We stepped up into the Winnebago and were offered drinks and a look around: a queen-sized bed, a nifty pull-out pantry, a couch that reclines or opens into either a coffee table or a bed. Three TVs, two big screens and a little one that fits into an outside shelf where the deck chairs were set up. And, do you know what? They had made grilled cheese sandwiches while whizzing down the expressway! Why, Bob had even taken a shower while Mary was driving!
There were photos of the places they had visited in their RV, like the one of the pristine shore of Lake Superior. "And we were parked right there!" Mary said, pointing off the end of the photo.

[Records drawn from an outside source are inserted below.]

`config.mk`:
```
export PLATFORM = sky130hd
export DESIGN_NAME = timer_16bit_match_capture
export DESIGN_NICKNAME = d
export VERILOG_FILES = /design/src/include/timer_pkg.sv /design/src/rtl/timer_16bit_match_capture.sv
export VERILOG_INCLUDE_DIRS = /design/src /design/src/include
export SDC_FILE = /design/constraint.sdc
export NUM_CORES = 1
export LEC_CHECK = 0
export ABC_AREA = 1
export BUFFER_PORTS_ARGS = -buffer_cell sky130_fd_sc_hd__buf_2
export CORE_MARGIN = 3
export CORE_UTILIZATION = 51
export CTS_CLUSTER_DIAMETER = 150
export DETAILED_ROUTE_END_ITERATION = 8
export PLACE_DENSITY = 0.83
export SETUP_SLACK_MARGIN = 0.3
export SYNTH_ARGS = -nofsm -noshare
export SYNTH_HDL_FRONTEND = slang
export SYNTH_SLANG_ARGS = --single-unit
```
`constraint.sdc`:
```
create_clock -name clk -period 2.8 [get_ports clk]
set_input_delay 0 -clock clk [delete_from_list [all_inputs] [get_ports clk]]
set_output_delay 0 -clock clk [all_outputs]
set_load 0.02 [all_outputs]
```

The four of them had gone to a seminar that morning put on by two full-timers. Bob and Mary are looking forward to going full-time -- that's when you sell your house and live entirely in your RV.
We were regaled with the advantages of RV traveling. You have your own bed, so you always feel comfortable. You have your own pillow. If you need anything, you can just pull into a Wal-Mart. Did you know that you can stay the night in any Wal-Mart parking lot? You can! It's a courtesy, though, to stay only one night.
Well, that's convenient, I said, rapidly thinking of where my in-laws could park the monster they were already considering buying when they came to visit us, the RV lifestyle having taken them over like some kind of cult. They could park at Wal-Mart in Tampa! At which point, Bob whips out a thick blue directory -- of all the Wal-Marts in America!
Why, at a Super Wal-Mart, you can get your nails done!
They also have a directory of interstate exits, and what's there.
It was getting too heady for me.
I just had to take a walk.
Up and down the rows of RVs, some with little dogs sleeping in the front of the coach, one with parakeets in a cage, some with stuffed animals piled up, most with little signs identifying the owners and their home base: "Bill and Sue Butler, Van Wert, Ohio."
"Hi," said a couple in sweatsuits as they passed me by, "Kind of fun just walking around looking at the rigs."
A new one about the length of a city block was backing into a space. The wife was standing outside near the back of the RV, talking into her cell phone to her husband, the driver, guiding him in.
Lazydays gets 1,250,000 -- this is not a typo -- visitors each year.
"So how many miles per gallon do you get?" my husband is asking them back at the coach.
'Six point six," they answer, and no one bats an eyelash.
Besides, once they've reached a destination, they don't drive the big lug around. They tow a Jeep for that.